How to increase yarn application parallelism


I am trying to run multiple yarn applications on EMR Spark, but I am unable to run more than 5 applications at a time.

I am using the following Configurations for Spark Cluster:

Master = r5.2xlarge

Worker = r5.12xlarge 384 GB RAM 48 Virtual Cores deploy mode = cluster

JSON

{
        "Classification":"spark-defaults",
        "ConfigurationProperties":{
          "spark.executor.extraJavaOptions": "-XX:+UseG1GC -XX:+UnlockDiagnosticVMOptions -XX:+G1SummarizeConcMark -XX:InitiatingHeapOccupancyPercent=35 -verbose:gc -XX:+PrintGCDetails -XX:+PrintGCDateStamps -XX:OnOutOfMemoryError='kill -9 %p'",
          "spark.driver.extraJavaOptions": "-XX:+UseG1GC -XX:+UnlockDiagnosticVMOptions -XX:+G1SummarizeConcMark -XX:InitiatingHeapOccupancyPercent=35 -verbose:gc -XX:+PrintGCDetails -XX:+PrintGCDateStamps -XX:OnOutOfMemoryError='kill -9 %p'",
          "spark.scheduler.mode":"FIFO",
          "spark.eventLog.enabled":"true",
          "spark.serializer":"org.apache.spark.serializer.KryoSerializer",
          "spark.dynamicAllocation.enabled":"false",
          "spark.executor.heartbeatInterval":"60s",
          "spark.network.timeout": "800s",
          "spark.executor.cores": "5",
          "spark.driver.cores": "5",
          "spark.executor.memory": "37000M",
          "spark.driver.memory": "37000M",
          "spark.yarn.executor.memoryOverhead": "5000M",
          "spark.yarn.driver.memoryOverhead": "5000M",
          "spark.executor.instances": "17",
          "spark.default.parallelism": "170",
          "spark.yarn.scheduler.reporterThread.maxFailures": "5",
          "spark.storage.level": "MEMORY_AND_DISK_SER",
          "spark.rdd.compress": "true",
          "spark.shuffle.compress": "true",
          "spark.shuffle.spill.compress": "true"
        }
      }

How can I increase the number of parallel running Yarn Applications in EMR Spark?


Solution

  • Take a look at the Yarn ui running on the master node of the cluster.
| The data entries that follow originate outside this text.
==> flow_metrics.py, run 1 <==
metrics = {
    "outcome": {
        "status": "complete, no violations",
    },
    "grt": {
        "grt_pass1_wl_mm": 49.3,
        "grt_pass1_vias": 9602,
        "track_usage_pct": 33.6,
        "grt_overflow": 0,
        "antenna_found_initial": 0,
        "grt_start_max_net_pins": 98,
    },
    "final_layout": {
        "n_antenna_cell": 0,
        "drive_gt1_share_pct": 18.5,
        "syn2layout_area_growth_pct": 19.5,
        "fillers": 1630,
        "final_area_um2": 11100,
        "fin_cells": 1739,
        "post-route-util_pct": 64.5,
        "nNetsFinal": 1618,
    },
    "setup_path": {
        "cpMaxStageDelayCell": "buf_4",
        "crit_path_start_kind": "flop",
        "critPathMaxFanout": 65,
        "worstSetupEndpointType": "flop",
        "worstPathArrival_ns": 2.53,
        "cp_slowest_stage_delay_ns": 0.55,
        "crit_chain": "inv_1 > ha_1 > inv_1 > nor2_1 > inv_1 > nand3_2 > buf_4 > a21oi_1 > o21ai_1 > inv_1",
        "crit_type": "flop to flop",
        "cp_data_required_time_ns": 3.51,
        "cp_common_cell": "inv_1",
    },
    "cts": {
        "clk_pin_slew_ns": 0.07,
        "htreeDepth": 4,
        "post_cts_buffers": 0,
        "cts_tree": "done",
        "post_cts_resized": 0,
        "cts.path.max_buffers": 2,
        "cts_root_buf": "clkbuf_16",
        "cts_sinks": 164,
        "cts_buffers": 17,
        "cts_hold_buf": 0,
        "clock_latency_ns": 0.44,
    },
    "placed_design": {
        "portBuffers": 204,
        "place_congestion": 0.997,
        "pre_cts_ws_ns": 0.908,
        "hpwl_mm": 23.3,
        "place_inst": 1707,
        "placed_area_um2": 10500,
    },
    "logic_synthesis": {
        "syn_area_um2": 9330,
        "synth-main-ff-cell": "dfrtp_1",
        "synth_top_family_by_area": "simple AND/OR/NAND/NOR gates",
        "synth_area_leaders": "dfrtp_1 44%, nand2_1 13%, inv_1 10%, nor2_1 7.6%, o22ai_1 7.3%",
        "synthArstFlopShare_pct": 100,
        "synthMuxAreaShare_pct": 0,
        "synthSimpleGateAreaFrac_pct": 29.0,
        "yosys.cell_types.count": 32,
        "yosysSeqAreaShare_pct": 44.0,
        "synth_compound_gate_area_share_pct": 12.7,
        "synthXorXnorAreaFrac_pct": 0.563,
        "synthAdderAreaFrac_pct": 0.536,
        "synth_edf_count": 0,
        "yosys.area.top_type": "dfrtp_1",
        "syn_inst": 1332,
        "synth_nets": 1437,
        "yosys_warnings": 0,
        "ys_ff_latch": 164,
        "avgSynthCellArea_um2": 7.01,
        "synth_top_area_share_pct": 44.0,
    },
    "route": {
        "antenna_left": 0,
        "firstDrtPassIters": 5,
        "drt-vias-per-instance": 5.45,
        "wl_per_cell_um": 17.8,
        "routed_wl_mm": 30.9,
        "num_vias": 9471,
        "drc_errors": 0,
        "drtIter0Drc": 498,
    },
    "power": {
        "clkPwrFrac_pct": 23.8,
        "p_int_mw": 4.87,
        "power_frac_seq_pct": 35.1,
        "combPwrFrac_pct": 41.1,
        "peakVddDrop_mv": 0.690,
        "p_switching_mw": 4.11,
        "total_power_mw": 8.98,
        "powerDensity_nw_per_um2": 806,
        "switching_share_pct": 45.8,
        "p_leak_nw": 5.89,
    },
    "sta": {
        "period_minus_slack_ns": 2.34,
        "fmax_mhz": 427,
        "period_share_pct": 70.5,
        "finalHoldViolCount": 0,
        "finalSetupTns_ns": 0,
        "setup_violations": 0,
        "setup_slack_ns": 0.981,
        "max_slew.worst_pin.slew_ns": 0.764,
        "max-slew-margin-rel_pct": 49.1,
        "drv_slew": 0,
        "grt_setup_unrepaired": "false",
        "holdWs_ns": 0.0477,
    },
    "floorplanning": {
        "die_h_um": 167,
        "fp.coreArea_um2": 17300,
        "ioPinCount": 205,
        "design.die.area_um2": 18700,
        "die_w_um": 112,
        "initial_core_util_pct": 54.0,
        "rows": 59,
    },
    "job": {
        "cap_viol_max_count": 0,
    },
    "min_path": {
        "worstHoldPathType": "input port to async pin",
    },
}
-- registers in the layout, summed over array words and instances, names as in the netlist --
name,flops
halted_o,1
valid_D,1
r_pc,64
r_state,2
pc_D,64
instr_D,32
File: src/rtl/game_timer_pkg.sv
// Shared types, BCD limits and preset conversion for the MM:SS countdown timer.
// Latency: n/a (types and elaboration-time helpers only).
// Backpressure: n/a.
package game_timer_pkg;

  // Controller state encoding, visible on the 2-bit state output
  typedef enum logic [1:0] {
    ST_IDLE  = 2'd0,
    ST_RUN   = 2'd1,
    ST_PAUSE = 2'd2,
    ST_DONE  = 2'd3
  } state_t;

  // BCD digit limits
  localparam logic [3:0] SEC_TENS_MAX = 4'd5;
  localparam logic [3:0] DIGIT_MAX    = 4'd9;
  localparam int         MIN_MAX      = 99;

  // Largest representable time, 99:59, expressed in seconds
  localparam int PRESET_MAX = (MIN_MAX + 1) * 60 - 1;

  // Packed MM:SS time, one nibble per BCD digit
  typedef struct packed {
    logic [3:0] min_tens;
    logic [3:0] min_ones;
    logic [3:0] sec_tens;
    logic [3:0] sec_ones;
  } bcd_time_t;

  // Convert a seconds count to MM:SS BCD; out-of-range inputs are clamped
  // so that a bad parameter cannot produce illegal digits.
  function automatic bcd_time_t preset_to_bcd(input int secs);
    int        clamped;
    int        mins;
    int        rem_s;
    bcd_time_t r;
    if (secs < 0) begin
      clamped = 0;
    end else if (secs > PRESET_MAX) begin
      clamped = PRESET_MAX;
    end else begin
      clamped = secs;
    end
    mins       = clamped / 60;
    rem_s      = clamped % 60;
    r.min_tens = 4'(mins / 10);
    r.min_ones = 4'(mins % 10);
    r.sec_tens = 4'(rem_s / 10);
    r.sec_ones = 4'(rem_s % 10);
    return r;
  endfunction

endpackage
Have all of the CPUs and all of the memory been utilized in the cluster? Increasing concurrency usually means that each individual application that is running can only use a small portion of the cluster. Also because you've disabled dynamic executor allocation and set the number of executors to 17 you will likely only be able to run a single spark application at a time.